Antiguo encargado del Faro de San Antonio en Candás

Candás,


Braulio FERNÁNDEZ


Daniel Lamela es cubano de nacimiento, si bien a los 3 años ya pisó tierras gallegas y se quedó. En Galicia se labró un porvenir en una profesión hoy desaparecida y que con el paso de los años ha adquirido cierto encanto: la de farero. Tan pronto como pudo dejó los faros de La Coruña para instalarse en Candás, donde encontró según sus propias palabras el hogar, y donde ostenta el honor de haber sido prácticamente su último farero.
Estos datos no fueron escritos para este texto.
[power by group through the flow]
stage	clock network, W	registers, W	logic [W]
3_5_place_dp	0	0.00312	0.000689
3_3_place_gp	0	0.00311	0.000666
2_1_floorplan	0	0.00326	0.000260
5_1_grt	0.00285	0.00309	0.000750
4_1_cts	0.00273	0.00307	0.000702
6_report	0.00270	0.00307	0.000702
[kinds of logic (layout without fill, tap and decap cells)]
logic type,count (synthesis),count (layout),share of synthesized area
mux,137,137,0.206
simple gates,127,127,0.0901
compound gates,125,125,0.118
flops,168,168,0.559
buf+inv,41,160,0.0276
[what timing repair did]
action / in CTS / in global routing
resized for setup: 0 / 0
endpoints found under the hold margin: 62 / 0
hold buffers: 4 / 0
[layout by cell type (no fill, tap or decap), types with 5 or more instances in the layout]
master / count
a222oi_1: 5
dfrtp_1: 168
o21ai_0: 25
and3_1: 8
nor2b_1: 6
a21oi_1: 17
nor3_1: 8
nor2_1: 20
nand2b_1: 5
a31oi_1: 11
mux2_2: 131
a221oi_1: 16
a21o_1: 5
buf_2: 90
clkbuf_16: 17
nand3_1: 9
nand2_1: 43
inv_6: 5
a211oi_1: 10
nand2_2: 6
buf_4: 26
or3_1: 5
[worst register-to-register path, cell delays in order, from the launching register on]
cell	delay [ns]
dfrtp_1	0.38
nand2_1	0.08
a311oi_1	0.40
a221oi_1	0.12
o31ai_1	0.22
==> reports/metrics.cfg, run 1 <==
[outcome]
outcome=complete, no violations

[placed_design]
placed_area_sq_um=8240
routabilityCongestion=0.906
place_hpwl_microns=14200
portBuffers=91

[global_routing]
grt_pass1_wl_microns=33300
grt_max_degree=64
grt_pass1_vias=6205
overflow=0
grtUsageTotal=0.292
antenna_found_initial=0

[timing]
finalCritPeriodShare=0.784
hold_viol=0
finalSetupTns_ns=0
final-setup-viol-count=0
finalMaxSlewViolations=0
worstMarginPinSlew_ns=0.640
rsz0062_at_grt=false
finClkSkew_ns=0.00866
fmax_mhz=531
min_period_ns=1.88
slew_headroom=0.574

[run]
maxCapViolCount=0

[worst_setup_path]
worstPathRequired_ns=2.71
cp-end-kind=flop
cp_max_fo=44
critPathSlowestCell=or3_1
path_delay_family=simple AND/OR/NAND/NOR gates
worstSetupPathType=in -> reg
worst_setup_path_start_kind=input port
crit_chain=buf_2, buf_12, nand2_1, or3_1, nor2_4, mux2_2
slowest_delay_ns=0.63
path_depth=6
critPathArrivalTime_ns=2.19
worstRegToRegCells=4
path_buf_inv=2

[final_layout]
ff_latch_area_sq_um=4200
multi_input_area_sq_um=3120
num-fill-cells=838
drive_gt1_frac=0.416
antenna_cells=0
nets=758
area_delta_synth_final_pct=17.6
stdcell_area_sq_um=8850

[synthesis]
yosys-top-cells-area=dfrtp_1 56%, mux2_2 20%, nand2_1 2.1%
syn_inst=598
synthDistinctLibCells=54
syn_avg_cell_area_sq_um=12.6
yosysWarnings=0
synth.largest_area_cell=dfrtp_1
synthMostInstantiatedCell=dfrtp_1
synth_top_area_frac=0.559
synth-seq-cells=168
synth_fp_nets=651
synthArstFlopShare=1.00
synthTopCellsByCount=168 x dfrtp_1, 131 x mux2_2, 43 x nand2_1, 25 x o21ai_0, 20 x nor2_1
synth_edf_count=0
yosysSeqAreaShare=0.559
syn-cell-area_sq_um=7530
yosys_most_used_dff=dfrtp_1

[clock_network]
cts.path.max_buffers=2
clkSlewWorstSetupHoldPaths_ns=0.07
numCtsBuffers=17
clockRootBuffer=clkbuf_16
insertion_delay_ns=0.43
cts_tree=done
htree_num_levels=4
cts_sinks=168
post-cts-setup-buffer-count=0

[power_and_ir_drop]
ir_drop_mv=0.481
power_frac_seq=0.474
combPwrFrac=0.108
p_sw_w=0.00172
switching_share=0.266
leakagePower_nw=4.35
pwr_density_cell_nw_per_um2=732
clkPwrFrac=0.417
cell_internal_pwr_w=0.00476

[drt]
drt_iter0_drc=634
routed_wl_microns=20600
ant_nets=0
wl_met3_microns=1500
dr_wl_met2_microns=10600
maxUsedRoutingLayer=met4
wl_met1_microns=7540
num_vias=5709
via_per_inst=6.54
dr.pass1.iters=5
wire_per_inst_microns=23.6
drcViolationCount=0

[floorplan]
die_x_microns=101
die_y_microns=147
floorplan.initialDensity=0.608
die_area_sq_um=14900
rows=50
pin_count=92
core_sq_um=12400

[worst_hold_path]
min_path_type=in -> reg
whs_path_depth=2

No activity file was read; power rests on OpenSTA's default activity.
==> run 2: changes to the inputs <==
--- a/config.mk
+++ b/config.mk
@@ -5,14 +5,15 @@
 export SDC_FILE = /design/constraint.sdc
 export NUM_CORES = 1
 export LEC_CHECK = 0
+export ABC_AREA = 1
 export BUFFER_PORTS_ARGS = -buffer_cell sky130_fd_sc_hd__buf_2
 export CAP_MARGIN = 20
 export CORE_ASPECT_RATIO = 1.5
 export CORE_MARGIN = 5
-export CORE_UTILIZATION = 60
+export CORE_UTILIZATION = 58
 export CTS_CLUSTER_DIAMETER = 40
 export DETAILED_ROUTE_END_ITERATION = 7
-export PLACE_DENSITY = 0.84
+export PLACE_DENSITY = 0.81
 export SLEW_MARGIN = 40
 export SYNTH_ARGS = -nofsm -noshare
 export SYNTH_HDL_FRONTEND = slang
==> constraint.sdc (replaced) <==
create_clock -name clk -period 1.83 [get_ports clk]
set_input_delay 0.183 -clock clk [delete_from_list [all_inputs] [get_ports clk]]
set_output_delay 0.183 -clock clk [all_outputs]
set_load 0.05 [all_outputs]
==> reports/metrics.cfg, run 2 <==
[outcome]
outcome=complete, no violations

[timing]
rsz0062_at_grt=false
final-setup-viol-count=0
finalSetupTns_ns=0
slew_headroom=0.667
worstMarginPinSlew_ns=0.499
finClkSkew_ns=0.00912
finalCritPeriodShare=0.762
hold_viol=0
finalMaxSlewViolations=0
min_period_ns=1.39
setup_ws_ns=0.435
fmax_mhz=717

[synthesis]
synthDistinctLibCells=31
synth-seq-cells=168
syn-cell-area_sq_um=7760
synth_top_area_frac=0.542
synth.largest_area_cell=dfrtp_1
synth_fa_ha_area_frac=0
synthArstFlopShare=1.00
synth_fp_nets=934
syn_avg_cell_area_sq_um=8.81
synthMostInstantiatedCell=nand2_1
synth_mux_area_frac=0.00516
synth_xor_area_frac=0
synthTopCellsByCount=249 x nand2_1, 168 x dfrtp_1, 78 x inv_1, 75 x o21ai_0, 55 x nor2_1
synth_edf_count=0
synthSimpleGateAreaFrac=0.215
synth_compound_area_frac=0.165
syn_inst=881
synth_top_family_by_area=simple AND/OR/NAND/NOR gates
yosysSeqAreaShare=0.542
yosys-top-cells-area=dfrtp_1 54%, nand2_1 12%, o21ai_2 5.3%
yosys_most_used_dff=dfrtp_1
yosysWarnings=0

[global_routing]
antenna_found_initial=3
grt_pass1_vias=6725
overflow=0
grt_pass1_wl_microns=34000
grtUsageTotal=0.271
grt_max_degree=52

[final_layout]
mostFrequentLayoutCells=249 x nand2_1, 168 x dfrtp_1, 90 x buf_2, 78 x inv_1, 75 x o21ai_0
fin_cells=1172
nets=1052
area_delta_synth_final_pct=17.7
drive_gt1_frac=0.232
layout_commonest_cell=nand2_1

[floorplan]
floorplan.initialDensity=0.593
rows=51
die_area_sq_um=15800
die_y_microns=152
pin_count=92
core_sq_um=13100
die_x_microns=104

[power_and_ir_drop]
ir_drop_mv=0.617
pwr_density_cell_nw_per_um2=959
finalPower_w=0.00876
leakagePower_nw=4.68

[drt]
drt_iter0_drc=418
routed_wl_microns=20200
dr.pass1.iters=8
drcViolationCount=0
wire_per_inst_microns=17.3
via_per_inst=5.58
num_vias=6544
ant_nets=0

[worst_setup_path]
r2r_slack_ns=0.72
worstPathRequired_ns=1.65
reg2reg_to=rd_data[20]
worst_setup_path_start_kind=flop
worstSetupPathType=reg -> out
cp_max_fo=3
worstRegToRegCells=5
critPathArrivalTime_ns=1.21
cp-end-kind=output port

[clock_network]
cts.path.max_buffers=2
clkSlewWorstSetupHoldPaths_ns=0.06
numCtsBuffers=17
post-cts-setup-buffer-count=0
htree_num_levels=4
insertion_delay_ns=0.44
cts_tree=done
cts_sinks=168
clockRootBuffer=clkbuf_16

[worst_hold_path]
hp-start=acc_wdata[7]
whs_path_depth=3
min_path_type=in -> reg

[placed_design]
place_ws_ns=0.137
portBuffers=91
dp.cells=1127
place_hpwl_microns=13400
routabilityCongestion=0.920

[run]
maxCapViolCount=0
--- src/rtl/evt_irq_pkg.sv ---
package evt_irq_pkg;

    localparam int STAT_W = 12;

    localparam int B_TXE = 0;
    localparam int B_TXF = 1;
    localparam int B_TXT = 2;
    localparam int B_RXE = 3;
    localparam int B_RXF = 4;
    localparam int B_RXT = 5;
    localparam int B_BDD = 9;
    localparam int B_PKT = 10;
    localparam int B_ERR = 11;

    localparam logic [STAT_W-1:0] STAT_MASK     = 12'hE3F;
    localparam logic [STAT_W-1:0] ANNOUNCE_MASK = 12'h009;

    typedef enum logic [1:0] {
        ST_RUN      = 2'd0,
        ST_CLEAR    = 2'd1,
        ST_ANNOUNCE = 2'd2
    } srst_state_e;

    typedef enum logic [1:0] {
        A_STATUS = 2'd0,
        A_ENABLE = 2'd1,
        A_SIGEN  = 2'd2,
        A_THRESH = 2'd3
    } reg_addr_e;

endpackage

--- src/rtl/evt_irq_srst_fsm.sv ---
module evt_irq_srst_fsm
    import evt_irq_pkg::*;
(
    input  logic clk,
    input  logic rst_n,
    input  logic srst_i,
    output logic clr_all_o,
    output logic announce_o,
    output logic run_o
);

    srst_state_e state_q, state_d;

    always_ff @(posedge clk or negedge rst_n) begin
        if (!rst_n) state_q <= ST_RUN;
        else        state_q <= state_d;
    end

    always_comb begin
        state_d = state_q;
        unique case (state_q)
            ST_RUN:      if (srst_i) state_d = ST_CLEAR;
            ST_CLEAR:    state_d = ST_ANNOUNCE;
            ST_ANNOUNCE: state_d = ST_RUN;
            default:     state_d = ST_RUN;
        endcase
    end

    always_comb begin
        clr_all_o  = 1'b0;
        announce_o = 1'b0;
        run_o      = 1'b0;
        unique case (state_q)
            ST_RUN:      run_o      = 1'b1;
            ST_CLEAR:    clr_all_o  = 1'b1;
            ST_ANNOUNCE: announce_o = 1'b1;
            default:     run_o      = 1'b1;
        endcase
    end


    clear_then_announce_chk: assert property (@(posedge clk) disable iff (!rst_n)
        (state_q == ST_CLEAR) |=> (state_q == ST_ANNOUNCE));


    announce_then_run_chk: assert property (@(posedge clk) disable iff (!rst_n)
        (state_q == ST_ANNOUNCE) |=> (state_q == ST_RUN));

endmodule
-¿Cómo es la vida en un faro?


-Cuando yo empecé a trabajar, muy joven, todo era muy aburrido. Compartía el puesto con otros tres trabajadores y hacíamos vida de robinsones. A veces venían barcos a refugiarse en la isla y esa era la única ocasión que teníamos para hacer vida social. Estábamos incomunicados, sin radio, sin teléfono, y por supuesto sin luz eléctrica.
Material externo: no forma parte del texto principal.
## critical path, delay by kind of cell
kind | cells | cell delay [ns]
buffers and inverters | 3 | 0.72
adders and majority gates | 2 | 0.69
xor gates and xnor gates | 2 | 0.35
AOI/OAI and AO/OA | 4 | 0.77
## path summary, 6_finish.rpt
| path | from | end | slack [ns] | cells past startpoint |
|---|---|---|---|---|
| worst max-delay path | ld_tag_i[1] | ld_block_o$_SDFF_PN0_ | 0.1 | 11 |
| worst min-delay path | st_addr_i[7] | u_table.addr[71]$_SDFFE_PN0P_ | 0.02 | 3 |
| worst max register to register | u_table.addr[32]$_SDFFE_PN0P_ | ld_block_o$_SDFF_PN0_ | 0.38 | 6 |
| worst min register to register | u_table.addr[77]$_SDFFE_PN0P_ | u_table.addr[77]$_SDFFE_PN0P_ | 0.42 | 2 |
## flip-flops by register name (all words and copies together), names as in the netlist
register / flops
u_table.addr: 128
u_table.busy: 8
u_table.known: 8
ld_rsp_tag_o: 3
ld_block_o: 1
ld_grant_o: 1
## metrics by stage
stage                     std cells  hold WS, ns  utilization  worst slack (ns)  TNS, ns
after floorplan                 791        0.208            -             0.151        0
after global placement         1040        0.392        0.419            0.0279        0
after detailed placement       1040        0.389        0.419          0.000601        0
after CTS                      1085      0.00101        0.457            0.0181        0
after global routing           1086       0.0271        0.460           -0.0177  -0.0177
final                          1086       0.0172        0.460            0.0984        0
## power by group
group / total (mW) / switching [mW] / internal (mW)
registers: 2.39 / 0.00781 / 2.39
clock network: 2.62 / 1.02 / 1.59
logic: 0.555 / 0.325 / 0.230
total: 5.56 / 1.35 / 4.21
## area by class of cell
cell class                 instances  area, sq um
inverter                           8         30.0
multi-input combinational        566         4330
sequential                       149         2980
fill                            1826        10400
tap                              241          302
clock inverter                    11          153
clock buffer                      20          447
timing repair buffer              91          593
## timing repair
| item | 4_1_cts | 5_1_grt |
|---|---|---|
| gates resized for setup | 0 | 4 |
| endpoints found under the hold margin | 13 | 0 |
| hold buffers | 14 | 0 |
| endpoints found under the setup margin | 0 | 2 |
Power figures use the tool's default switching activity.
<file path="config.mk">
export PLATFORM = sky130hd
export DESIGN_NAME = simd_wrap_adder
export DESIGN_NICKNAME = d
export VERILOG_FILES = /design/src/rtl/simd_wrap_adder.sv
export SDC_FILE = /design/constraint.sdc
export NUM_CORES = 1
export LEC_CHECK = 0
export BUFFER_PORTS_ARGS = -buffer_cell sky130_fd_sc_hd__clkbuf_2
export CAP_MARGIN = 20
export CORE_MARGIN = 5
export CORE_UTILIZATION = 44
export CTS_BUF_LIST = sky130_fd_sc_hd__clkbuf_4
export DETAILED_ROUTE_END_ITERATION = 10
export PLACE_DENSITY_LB_ADDON = 0.25
export RECOVER_POWER = 100
export SETUP_SLACK_MARGIN = 0.5
export SYNTH_ARGS = -nofsm -noshare
export SYNTH_HDL_FRONTEND = slang
export SYNTH_SLANG_ARGS = --single-unit
</file>
<file path="constraint.sdc">
create_clock -name clk -period 2.6 [get_ports clk]
set_clock_uncertainty 0.1 [all_clocks]
set_input_delay 0.13 -clock clk [delete_from_list [all_inputs] [get_ports clk]]
set_output_delay 0.13 -clock clk [all_outputs]
set_load 0.05 [all_outputs]
</file>
==> src/rtl/srt4_pkg.sv <==
// Shared types for the radix-4 SRT divider.
// Assumes: digits are 3-bit two's complement values in -2..+2.
package srt4_pkg;

    typedef logic signed [2:0] digit_t;

    localparam digit_t DIG_P2 = 3'b010;
    localparam digit_t DIG_P1 = 3'b001;
    localparam digit_t DIG_Z  = 3'b000;
    localparam digit_t DIG_M1 = 3'b111;
    localparam digit_t DIG_M2 = 3'b110;

    typedef enum logic [1:0] {
        ST_IDLE = 2'd0,
        ST_RUN  = 2'd1,
        ST_FIX  = 2'd2
    } srt4_state_e;

endpackage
-Luego llegó la luz eléctrica....


-Y con ella llegaron los problemas, porque había cortes de luz, mientras que el gasóleo, reponiéndolo, nunca se acababa. Fue uno de los muchos cambios que experimenté a lo largo de mi vida laboral. Cuando empecé a trabajar, los faros eran primordiales, los barcos no podían navegar sin ellos. Sin embargo, ahora son prescindibles con la aparición de los GPS y demás. Y si se quitan a nadie le incordiaría.


-¿Como llegó a Candás y que encontró en la villa?
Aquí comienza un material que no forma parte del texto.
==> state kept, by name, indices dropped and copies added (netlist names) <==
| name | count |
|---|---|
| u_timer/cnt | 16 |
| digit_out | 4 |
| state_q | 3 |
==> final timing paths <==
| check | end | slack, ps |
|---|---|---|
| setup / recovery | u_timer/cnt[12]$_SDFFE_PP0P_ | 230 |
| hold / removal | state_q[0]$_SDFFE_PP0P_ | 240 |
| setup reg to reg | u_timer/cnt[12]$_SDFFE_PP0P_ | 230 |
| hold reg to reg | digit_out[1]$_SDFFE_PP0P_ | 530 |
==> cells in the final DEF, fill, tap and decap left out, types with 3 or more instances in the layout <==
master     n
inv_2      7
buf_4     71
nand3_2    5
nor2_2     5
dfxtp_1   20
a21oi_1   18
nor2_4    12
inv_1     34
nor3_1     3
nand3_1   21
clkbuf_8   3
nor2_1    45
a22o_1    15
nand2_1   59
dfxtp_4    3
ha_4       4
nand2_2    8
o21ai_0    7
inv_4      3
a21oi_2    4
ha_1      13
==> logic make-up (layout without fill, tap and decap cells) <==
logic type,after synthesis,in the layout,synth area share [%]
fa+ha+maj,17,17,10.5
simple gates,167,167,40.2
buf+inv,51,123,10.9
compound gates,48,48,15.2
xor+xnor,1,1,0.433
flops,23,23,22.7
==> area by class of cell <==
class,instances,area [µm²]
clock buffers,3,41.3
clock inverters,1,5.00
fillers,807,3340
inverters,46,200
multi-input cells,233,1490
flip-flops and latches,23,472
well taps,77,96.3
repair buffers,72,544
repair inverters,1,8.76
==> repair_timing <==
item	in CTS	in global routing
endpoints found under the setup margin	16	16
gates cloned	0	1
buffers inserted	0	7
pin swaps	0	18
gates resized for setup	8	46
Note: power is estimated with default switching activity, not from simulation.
## src/rtl/cpu_pair_rstctl_pkg.sv

```systemverilog
package cpu_pair_rstctl_pkg;

   typedef enum logic {
      BOOT_PARALLEL = 1'b0,
      BOOT_SERIAL   = 1'b1
   } boot_src_e;

   typedef struct packed {
      logic      parity_en;
      logic      test_mode;
      boot_src_e boot_src;
   } strap_ctl_t;

   localparam int unsigned PRIMARY_CPU = 0;

endpackage

```

## src/rtl/rst_release_sync.sv

```systemverilog
module rst_release_sync #(
   parameter int unsigned STAGES = 2
) (
   input  logic clk,
   input  logic rst_n,
   input  logic req_i,
   output logic rst_o
);

   generate
      if (STAGES < 2) begin : g_bad_stages
         $error("rst_release_sync: STAGES must be at least 2");
      end
   endgenerate

   logic [STAGES-1:0] chain_q;

   // assertion takes effect on the next edge, release walks through the chain
   always_ff @(posedge clk or negedge rst_n) begin
      if (!rst_n) begin
         chain_q <= '1;
      end else if (req_i) begin
         chain_q <= '1;
      end else begin
         chain_q <= {chain_q[STAGES-2:0], 1'b0};
      end
   end

   assign rst_o = chain_q[STAGES-1];

endmodule

```

## src/rtl/wdog_pulse_timer.sv

```systemverilog
module wdog_pulse_timer #(
   parameter int unsigned CYCLES = 16
) (
   input  logic clk,
   input  logic rst_n,
   input  logic kick_i,
   output logic active_o
);

   generate
      if (CYCLES < 2) begin : g_bad_cycles
         $error("wdog_pulse_timer: CYCLES must be at least 2");
      end
   endgenerate

   localparam int unsigned CNT_W = $clog2(CYCLES);
   // the release chain downstream adds one cycle, so load one less
   localparam logic [CNT_W-1:0] LOAD_VAL = CNT_W'(CYCLES - 1);

   logic [CNT_W-1:0] cnt_q;

   always_ff @(posedge clk or negedge rst_n) begin
      if (!rst_n) begin
         cnt_q <= '0;
      end else if (kick_i) begin
         cnt_q <= LOAD_VAL;
      end else if (cnt_q != '0) begin
         cnt_q <= cnt_q - 1'b1;
      end
   end

   assign active_o = (cnt_q != '0);

endmodule

```

## src/rtl/strap_latch.sv

```systemverilog
module strap_latch
   import cpu_pair_rstctl_pkg::*;
#(
   parameter int unsigned CFG_W = 6
) (
   input  logic             clk,
   input  logic             rst_n,
   input  logic [CFG_W-1:0] cfg_pins_i,
   input  logic             parity_pin_i,
   input  logic             test_pin_i,
   input  logic             boot_pin_i,
   output logic             taken_o,
   output logic [CFG_W-1:0] cfg_o,
   output strap_ctl_t       ctl_o
);

   generate
      if (CFG_W < 1) begin : g_bad_cfg_w
         $error("strap_latch: CFG_W must be at least 1");
      end
   endgenerate

   logic             taken_q;
   logic [CFG_W-1:0] cfg_q;
   strap_ctl_t       ctl_q;

   // sample once, on the first edge after reset release
   always_ff @(posedge clk or negedge rst_n) begin
      if (!rst_n) begin
         taken_q <= 1'b0;
         cfg_q   <= '0;
         ctl_q   <= '0;
      end else if (!taken_q) begin
         taken_q         <= 1'b1;
         cfg_q           <= cfg_pins_i;
         ctl_q.parity_en <= parity_pin_i;
         ctl_q.test_mode <= test_pin_i;
         ctl_q.boot_src  <= boot_pin_i ? BOOT_SERIAL : BOOT_PARALLEL;
      end
   end

   assign taken_o = taken_q;
   assign cfg_o   = cfg_q;
   assign ctl_o   = ctl_q;

endmodule

```

## src/rtl/cpu_pair_rstctl.sv

```systemverilog
module cpu_pair_rstctl
   import cpu_pair_rstctl_pkg::*;
#(
   parameter int unsigned NCPU        = 2,
   parameter int unsigned CFG_W       = 6,
   parameter int unsigned SYNC_STAGES = 2,
   parameter int unsigned WDOG_CYCLES = 16
) (
   input  logic             clk,
   input  logic             sys_rst_n,
   input  logic [CFG_W-1:0] strap_cfg_i,
   input  logic             strap_parity_i,
   input  logic             strap_test_i,
   input  logic             strap_boot_i,
   input  logic             hold_wr_i,
   input  logic [NCPU-1:0]  hold_wdata_i,
   input  logic [NCPU-1:0]  wdog_expire_i,
   output logic [NCPU-1:0]  cpu_rst_o,
   output logic [NCPU-1:0]  cpu_iso_o,
   output logic             periph_rst_o,
   output logic [CFG_W-1:0] cfg_o,
   output logic             gpio_bus_own_o,
   output logic             bus_parity_en_o,
   output logic             test_mode_o,
   output logic             boot_serial_o
);

   generate
      if (NCPU < 2) begin : g_bad_ncpu
         $error("cpu_pair_rstctl: NCPU must be at least 2");
      end
   endgenerate

   // primary comes up free, every other CPU waits for software
   localparam logic [NCPU-1:0] HOLD_INIT = {{(NCPU-1){1'b1}}, 1'b0};

   logic [NCPU-1:0] hold_q;
   logic [NCPU-1:0] wd_active;
   logic [NCPU-1:0] lane_req;
   logic [NCPU-1:0] iso_lag_q;
   logic            strap_taken;
   strap_ctl_t      strap_ctl;

   always_ff @(posedge clk or negedge sys_rst_n) begin
      if (!sys_rst_n) begin
         hold_q <= HOLD_INIT;
      end else if (hold_wr_i) begin
         hold_q <= hold_wdata_i;
      end
   end

   generate
      for (genvar i = 0; i < NCPU; i++) begin : g_lane
         wdog_pulse_timer #(
            .CYCLES (WDOG_CYCLES)
         ) u_wdog (
            .clk      (clk),
            .rst_n    (sys_rst_n),
            .kick_i   (wdog_expire_i[i]),
            .active_o (wd_active[i])
         );

         assign lane_req[i] = hold_q[i] | wd_active[i];

         rst_release_sync #(
            .STAGES (SYNC_STAGES)
         ) u_sync (
            .clk   (clk),
            .rst_n (sys_rst_n),
            .req_i (lane_req[i]),
            .rst_o (cpu_rst_o[i])
         );
      end
   endgenerate

   // isolation rises with reset and drops one cycle after it
   always_ff @(posedge clk or negedge sys_rst_n) begin
      if (!sys_rst_n) begin
         iso_lag_q <= '1;
      end else begin
         iso_lag_q <= cpu_rst_o;
      end
   end

   assign cpu_iso_o = cpu_rst_o | iso_lag_q;

   rst_release_sync #(
      .STAGES (SYNC_STAGES)
   ) u_periph_sync (
      .clk   (clk),
      .rst_n (sys_rst_n),
      .req_i (1'b0),
      .rst_o (periph_rst_o)
   );

   strap_latch #(
      .CFG_W (CFG_W)
   ) u_strap (
      .clk          (clk),
      .rst_n        (sys_rst_n),
      .cfg_pins_i   (strap_cfg_i),
      .parity_pin_i (strap_parity_i),
      .test_pin_i   (strap_test_i),
      .boot_pin_i   (strap_boot_i),
      .taken_o      (strap_taken),
      .cfg_o        (cfg_o),
      .ctl_o        (strap_ctl)
   );

   assign gpio_bus_own_o  = strap_ctl.parity_en;
   assign bus_parity_en_o = strap_ctl.parity_en;
   assign test_mode_o     = strap_ctl.test_mode;
   assign boot_serial_o   = (strap_ctl.boot_src == BOOT_SERIAL);

endmodule

```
-Llegué un 21 de septiembre de 1961, día de San Mateo, y hasta hoy. Vine a petición propia, el faro estaba al lado del pueblo y eso facilitaba muchas cosas. En Cabo Busto por ejemplo, el faro estaba a dos kilómetros del pueblo. En Candás yo vivía en el faro, y hacía una vida de lo más normal, y mis hijos podían ir al instituto, que está al lado. Encontré aquí un pueblo acogedor, servicial y cariñoso, y me sentí en seguida como uno más. Puedo decir que acerté con la elección.


-¿Cómo era la jornada del farero en San Antonio?


-Eran 24 horas de trabajo, los 365 días del año, cuando yo llegué. Porque había que estar siempre pendiente. Tengo bajado a misa un domingo y dado la vuelta en el instituto, pero así era la profesión. Cuando me retiré, en 1991, ya se había instaurado una jornada laboral definida, con descansos los domingos, y los sábados por la tarde. Después la profesión desapareció.


-En tres décadas pudo ver desde el faro el auge y decadencia de la pesca en Candás...


-En los años sesenta ver la entrada de barcos en Candás era un espectáculo digno de admirar. Era como una regata, embarcaciones entrando constantemente, echando humo para ver quién entraba primero. Pero, finalmente, los hombres encontraron su sitio en tierra, y todo aquello desapareció.


-¿Recuerda algún accidente que sucediese frente al faro de San Antonio?


-En los años setenta un petrolero llegó a embarrancar junto al faro. Era un buque de más de 5.000 toneladas que iba para El Musel, y que encalló en el faro, del que no pudo salir hasta la pleamar.